`config.mk`:
```
export PLATFORM = sky130hd
export DESIGN_NAME = regfile_wb_scoreboard
export DESIGN_NICKNAME = d
export VERILOG_FILES = /design/src/rtl/regfile_wb_scoreboard_pkg.sv /design/src/rtl/regfile_wb_scoreboard_pend_counter.sv /design/src/rtl/regfile_wb_scoreboard.sv
export SDC_FILE = /design/constraint.sdc
export NUM_CORES = 2
export LEC_CHECK = 0
export ABC_AREA = 1
export BUFFER_PORTS_ARGS = -buffer_cell sky130_fd_sc_hd__buf_4
export CORE_MARGIN = 10
export CORE_UTILIZATION = 57
export DETAILED_ROUTE_END_ITERATION = 8
export PLACE_DENSITY = 0.8
export REMOVE_ABC_BUFFERS = 1
export SETUP_SLACK_MARGIN = 0.4
export SYNTH_ARGS = -nofsm -noshare
export SYNTH_HDL_FRONTEND = slang
export SYNTH_SLANG_ARGS = --single-unit
```
`constraint.sdc`:
```
create_clock -name clk -period 36.4 [get_ports clk]
set_input_delay 3.64 -clock clk [delete_from_list [all_inputs] [get_ports clk]]
set_output_delay 3.64 -clock clk [all_outputs]
set_load 0.01 [all_outputs]
```
`src/rtl/regfile_wb_scoreboard_pkg.sv`:
```
// Shared constants for the register file / write-back scoreboard slice.
// Also used by the destination-select mux (RA_REG) in the wider core.
package regfile_wb_scoreboard_pkg;

  localparam int NREG = 32;
  localparam int AW   = 5;
  localparam int DW   = 32;
  localparam int CW   = 2;

  localparam logic [CW-1:0] CW_MAX   = '1;
  localparam logic [AW-1:0] ZERO_REG = 5'd0;
  localparam logic [AW-1:0] RA_REG   = 5'd31;

endpackage

```
`src/rtl/regfile_wb_scoreboard_pend_counter.sv`:
```
// One pending-write counter: saturating up/down, with an overflow pulse
// when an issue hits a counter that is already at CW_MAX.
module regfile_wb_scoreboard_pend_counter
  import regfile_wb_scoreboard_pkg::*;
(
  input  logic          clk,
  input  logic          reset,
  input  logic          inc,
  input  logic          dec,
  output logic [CW-1:0] cnt,
  output logic          ovf
);

  // Simultaneous inc and dec cancel, so only a net increment can overflow.
  assign ovf = inc && !dec && (cnt == CW_MAX);

  // NOTE: state is updated with non-blocking assignments so every flop
  // samples pre-edge values regardless of process ordering.
  always_ff @(posedge clk or posedge reset) begin
    if (reset) begin
      cnt <= '0;
    end else if (inc && !dec && cnt != CW_MAX) begin
      cnt <= cnt + 1'b1;
    end else if (dec && !inc && cnt != '0) begin
      cnt <= cnt - 1'b1;
    end
  end

endmodule

```
`src/rtl/regfile_wb_scoreboard.sv`:
```
// Register file with write-first bypass and a per-register pending-write
// scoreboard that stalls decode on operands whose producer is in flight.
module regfile_wb_scoreboard
  import regfile_wb_scoreboard_pkg::*;
(
  input  logic               clk,
  input  logic               reset,
  input  logic [AW-1:0]      ra1,
  input  logic [AW-1:0]      ra2,
  output logic [DW-1:0]      rd1,
  output logic [DW-1:0]      rd2,
  input  logic               use1,
  input  logic               use2,
  input  logic               issue_en,
  input  logic [AW-1:0]      issue_wa,
  input  logic               we,
  input  logic [AW-1:0]      wa,
  input  logic [DW-1:0]      wd,
  output logic               stall,
  output logic               ovf_err,
  output logic [NREG*CW-1:0] pend_cnt
);

  logic [DW-1:0]            regs [NREG];
  logic [NREG-1:0][CW-1:0]  cnt;
  logic [NREG-1:0]          ovf_vec;
  logic                     wb_valid;
  logic                     pend1;
  logic                     pend2;

  assign wb_valid = we && (wa != ZERO_REG);

  // NOTE: the array is cleared on reset because reads after reset must
  // return zero; without that requirement it would be left unreset.
  always_ff @(posedge clk or posedge reset) begin
    if (reset) begin
      for (int i = 0; i < NREG; i++) regs[i] <= '0;
    end else if (wb_valid) begin
      regs[wa] <= wd;
    end
  end

  // Write-first read ports; register 0 never reaches the array output.
  // NOTE: every output gets a default first so no path infers a latch.
  always_comb begin
    rd1 = '0;
    rd2 = '0;
    if (ra1 != ZERO_REG) rd1 = (we && wa == ra1) ? wd : regs[ra1];
    if (ra2 != ZERO_REG) rd2 = (we && wa == ra2) ? wd : regs[ra2];
  end

  assign cnt[0]     = '0;
  assign ovf_vec[0] = 1'b0;

  for (genvar i = 1; i < NREG; i++) begin : g_cnt
    regfile_wb_scoreboard_pend_counter u_cnt (
      .clk   (clk),
      .reset (reset),
      .inc   (issue_en && issue_wa == AW'(i)),
      .dec   (we && wa == AW'(i)),
      .cnt   (cnt[i]),
      .ovf   (ovf_vec[i])
    );
  end

  assign pend_cnt = cnt;

  // A lone outstanding writer retiring this cycle is covered by the bypass.
  always_comb begin
    pend1 = use1 && (ra1 != ZERO_REG) && (cnt[ra1] != '0) &&
            !((cnt[ra1] == CW'(1)) && we && (wa == ra1));
    pend2 = use2 && (ra2 != ZERO_REG) && (cnt[ra2] != '0) &&
            !((cnt[ra2] == CW'(1)) && we && (wa == ra2));
    stall = pend1 | pend2;
  end

  always_ff @(posedge clk or posedge reset) begin
    if (reset) begin
      ovf_err <= 1'b0;
    end else if (|ovf_vec) begin
      ovf_err <= 1'b1;
    end
  end

endmodule

```
==> metrics.md <==
| Metric | Value |
|---|---|
| Achievable frequency | `~0.08 GHz` |
| Setup crit start kind | `primary input` |
| Total CTS buffers | `114` |
| Max Cap Viol | `0` |
| Maximum number of pins on one net before global-route repair | `200` |
| Worst-path clk slew | `60 ps` |
| Cells on worst reg2reg path | `6` |
| # clock sinks | `~1100` |
| Synthesized area divided by synthesized cell count | `7.10 sq um` |
| Floorplan die area | `around 0.12 sq mm` |
| DRC marker count from the first detailed-route iteration | `between 10000 and 15000` |
| Via count of the first global-routing pass | `59800` |
| Area grow syn2layout | `8.31%` |
| Hold Crit Start | `regs[1022]$_DFFE_PP0P_` |
| Initial antenna violation count | `12` |
| Number of flops mapped to enable cells by yosys | `0` |
| Max-slew violation count | `0` |
| Number of buffers added to fix hold violations after cts | `0` |
| Skew final | `19.9 ps` |
| Area used by sequential logic in the layout | `around 0.027 sq mm` |
| Gate count of the mapped netlist | `about 8600` |
| Clock network latency to the later pin of the worst-skew pair | `about 730 ps` |
| Number of design rule violations left after detail routing | `0` |
| Number of warnings issued by yosys | `0` |
| Vias per Instance | `6.57` |
| Instance count after placement with tap cells included | `9487` |
| Post-synthesis cell area | `between 0.06 and 0.07 sq mm` |
| Dominant synthesized flop cell | `dfrtp_1` |
| Remaining global-route overflow | `0` |
| Count of state elements after synthesis | `approximately 1100` |
| Share of the synthesized area in the top cell type | `0.448` |
| TritonCTS clock tree | `yes` |
| Effective utilization at floorplan | `0.576` |
| Slowest-stage cell, CP | `buf_4` |
| Endpoints failing setup | `0` |
| TNS Setup | `0 ps` |
| DRT Wirelength | `around 240000 microns` |
| Count of port buffers added during placement | `185` |
| Fill cells | `between 9000 and 10000` |
| Core Area | `about 0.11 sq mm` |
| Critical R2R Launch | `g_cnt[24].u_cnt.cnt[0]$_DFFE_PP0P_` |
| Critical path class | `primary input to output port` |
| Number of failing hold endpoints at the final stage | `0` |
| Final cell area excluding filler cells | `between 0.06 and 0.07 sq mm` |
| Static leakage | `30.0 nW` |
| Maximum level of the CTS H-tree | `3` |
| Routed length per instance | `roughly 24 microns` |
| Tightest Hold Check Type | `flop to flop` |
| Post-synthesis adder-cell area fraction | `0` |
| Post-CTS Setup Repair Bufs | `0` |
| Post-Place Cell Area | `0.0619 sq mm` |
| Multiplexer share of the synthesized area | `0` |
| Required time at the worst-slack endpoint | `around 33000 ps` |
| First-pass detailed-route iteration total | `7` |
| Slowest Stage Delay on Critical Path | `between 900 and 1000 ps` |
| Share of the yosys chip area belonging to registers | `0.448` |
| Number of nets with antenna violations after routing | `0` |
| Worst ir drop on vdd | `0.0000413 V` |
| End point of the worst hold path | `regs[1022]$_DFFE_PP0P_` |
| Area fraction in compound gates after synthesis | `0.209` |
| Most frequent cells in the layout | `nand2_1, o21ai_0, dfrtp_1, nand3_1, inv_1` |
| Worst setup EP type | `output port` |
| Share of synthesized cell area in and, or, nand and nor gates | `0.249` |
| Post-synthesis cell type count | `32` |
| Setup repair after global routing missed its margin | `false` |
| Placement Rows | `roughly 120` |
| Io pins | `~190` |
| Setup slack, reg-to-reg | `roughly 35000 ps` |
| Top cells by area, synth | `dfrtp_1, nand2_1, o21ai_0` |
| Number of instances resized during post-cts repair | `0` |
| Final non-filler cell total | `slightly below 10000` |
| Post-layout worst setup margin | `between 20000 and 25000 ps` |
| Aggregate global-route resource usage | `0.380` |
| Period Utilization, post-route | `0.338` |
| CP dominant cell by count | `nand2_1` |
| Worst slack at placement | `around 25000 ps` |
| Commonest non-fill, non-tap cell in the layout | `nand2_1` |
| Total vias in the final route | `roughly 64000` |
| Buffers from clock root to sink, at most | `3` |
| Post-Synth XOR/XNOR Area | `0.00504` |
| Worst Hold Depth | `0` |
| Proportion of layout cells with a drive suffix above 1 | `0.0648` |
| Arrival time at the worst endpoint | `approximately 8700 ps` |
| Largest fanout of any net on the critical path | `just over 80` |
| First-pass GRT wire length | `357000 microns` |
| Cell chain of the critical path | `buf_8 > buf_4 > inv_6 > nor2_4 > buf_4 > nand2_1 > nand3_1 > nand2_1 > nand2_1 > nor2_1 > nand2_1 > nand3_1 > a21oi_1 > buf_4` |
| Post-detail-place hpwl | `~130000 microns` |
| Worst Setup SP | `ra1[0]` |
| Cell type contributing the most total cell area after synthesis | `dfrtp_1` |
| Post-synth ARST share | `1.00` |
| End of the worst register-to-register path | `ovf_err$_DFFE_PP0P_` |
| Area of the multi-input gates | `approximately 0.028 sq mm` |
| Main combinational cell family by area after synthesis | `simple AND/OR/NAND/NOR gates` |
| Transition time at the pin with the least slew margin | `between 1000 and 1500 ps` |
| Remaining max-slew budget at the tightest pin | `0.0562` |
| Pwr Density | `55.4 mW/mm^2` |
| Overall die width | `approximately 350 microns` |
| Count of nets after finishing | `between 8000 and 9000` |
| Fin crit period | `~12000 ps` |
| Clock root buffer | `clkbuf_16` |
| Outcome | `finished, final reports clean` |
| Die Y | `roughly 350 microns` |
| Final RePlAce weighted congestion | `~0.93` |
## metal layers
metal	global-route usage	part of all wire	vias up
met1	0.480	0.35	29500
met2	0.557	0.41	5483
met5	0	0.00054	-
met3	0.131	0.17	1231
li1	-	-	27500
met4	0.232	0.072	12
## worst max-delay path: cells and delay by family
family,cells,cell delay (ps)
AOI/OAI and AO/OA,1,650
buffers and inverters,5,2760
and+or+nand+nor,8,1410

> **TASK DETAILS**: Would you please return every line in the listing where "after" shows up?

> **PROBLEM SOLUTION**:
  // NOTE: the array is cleared on reset because reads after reset must
| Number of buffers added to fix hold violations after cts | `0` |
| Number of design rule violations left after detail routing | `0` |
| Instance count after placement with tap cells included | `9487` |
| Count of state elements after synthesis | `approximately 1100` |
| Number of nets with antenna violations after routing | `0` |
| Area fraction in compound gates after synthesis | `0.209` |
| Setup repair after global routing missed its margin | `false` |
| Cell type contributing the most total cell area after synthesis | `dfrtp_1` |
| Main combinational cell family by area after synthesis | `simple AND/OR/NAND/NOR gates` |
| Count of nets after finishing | `between 8000 and 9000` |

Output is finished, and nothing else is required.